A formação dos preços e a homologação de reajustes continuam sob o controle estrito da Agência Reguladora de Serviços de Abastecimento de Água e de Esgotamento Sanitário de Minas Gerais (Arsae-MG), inviabilizando qualquer alteração unilateral por parte dos novos controladores privados.
Os mais de 600 municípios mineiros que possuem contratos vigentes de concessão com a Copasa terão até o mês de setembro de 2026 para formalizar a adesão jurídica ao novo modelo operacional da companhia. A modelagem de desestatização foi estruturada ao longo dos últimos meses por meio de estudos técnicos e regulatórios coordenados pela Secretaria de Estado de Desenvolvimento Econômico (Sede-MG), visando atrair investimentos privados de longo prazo para o desenvolvimento social de Minas Gerais.
Qual o valor total movimentado na desestatização e o preço final por ação da Copasa? A operação global na Bolsa de Valores (B3) movimentou R$ 8,38 bilhões, com as ações ordinárias da companhia de saneamento sendo comercializadas pelo preço final de R$ 49,03 cada.

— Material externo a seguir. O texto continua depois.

==> src/hw/dsq_sync.sv <==
/*
 Two-stage synchroniser for a vector of unrelated level inputs.
 Assumes each bit is a level held for several clocks; no bus coherence.
*/
`timescale 1ns/1ns
module dsq_sync #(
   parameter int W = 1,
   parameter logic [W-1:0] RST_VAL = '0
) (
   input wire logic clk_sys, // controller clock
   input wire logic sys_rst, // async reset, high
   input wire logic [W-1:0] din, // asynchronous levels
   output logic [W-1:0] dout // synchronised levels
);
   logic [W-1:0] meta_q;

   always_ff @(posedge clk_sys or posedge sys_rst) begin
      if (sys_rst) begin
         meta_q <= RST_VAL;
         dout <= RST_VAL;
      end else begin
         meta_q <= din;
         dout <= meta_q;
      end
   end
endmodule

==> config.mk <==
export PLATFORM = sky130hd
export DESIGN_NAME = dsq_strobe_seq
export DESIGN_NICKNAME = d
export VERILOG_FILES = /design/src/hw/dsq_pkg.sv /design/src/hw/dsq_strobe_seq.sv /design/src/hw/dsq_sync.sv
export SDC_FILE = /design/constraint.sdc
export NUM_CORES = 1
export LEC_CHECK = 0
export BUFFER_PORTS_ARGS = -buffer_cell sky130_fd_sc_hd__clkbuf_2
export CORE_ASPECT_RATIO = 1.2
export CORE_MARGIN = 2
export CORE_UTILIZATION = 40
export CTS_CLUSTER_SIZE = 28
export DETAILED_ROUTE_END_ITERATION = 16
export GPL_TIMING_DRIVEN = 0
export PLACE_DENSITY = 0.68
export SLEW_MARGIN = 20
export SYNTH_ARGS = -nofsm -noshare
export SYNTH_HDL_FRONTEND = slang
export SYNTH_HIERARCHICAL = 1
export SYNTH_SLANG_ARGS = --single-unit
==> constraint.sdc <==
create_clock -name clk_sys -period 2 [get_ports clk_sys]
set_input_delay 0.4 -clock clk_sys [delete_from_list [all_inputs] [get_ports clk_sys]]
set_output_delay 0.4 -clock clk_sys [all_outputs]
set_load 0.02 [all_outputs]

Qual a porcentagem adquirida pelo Grupo Equatorial e qual o papel do Estado na nova gestão? O Grupo Equatorial comprou 30% do capital total da Copasa por R$ 5,59 bilhões. O Estado de Minas Gerais manteve 5% das ações e a prerrogativa da golden share, que concede direito de veto estratégico.
Existe o risco de aumento abusivo nas contas de água após a entrada da iniciativa privada? Não. O Governador do Estado reiterou que as tarifas permanecem integralmente reguladas e fiscalizadas pela agência estatal Arsae-MG, mantendo as regras vigentes de cálculo de preço para os mineiros.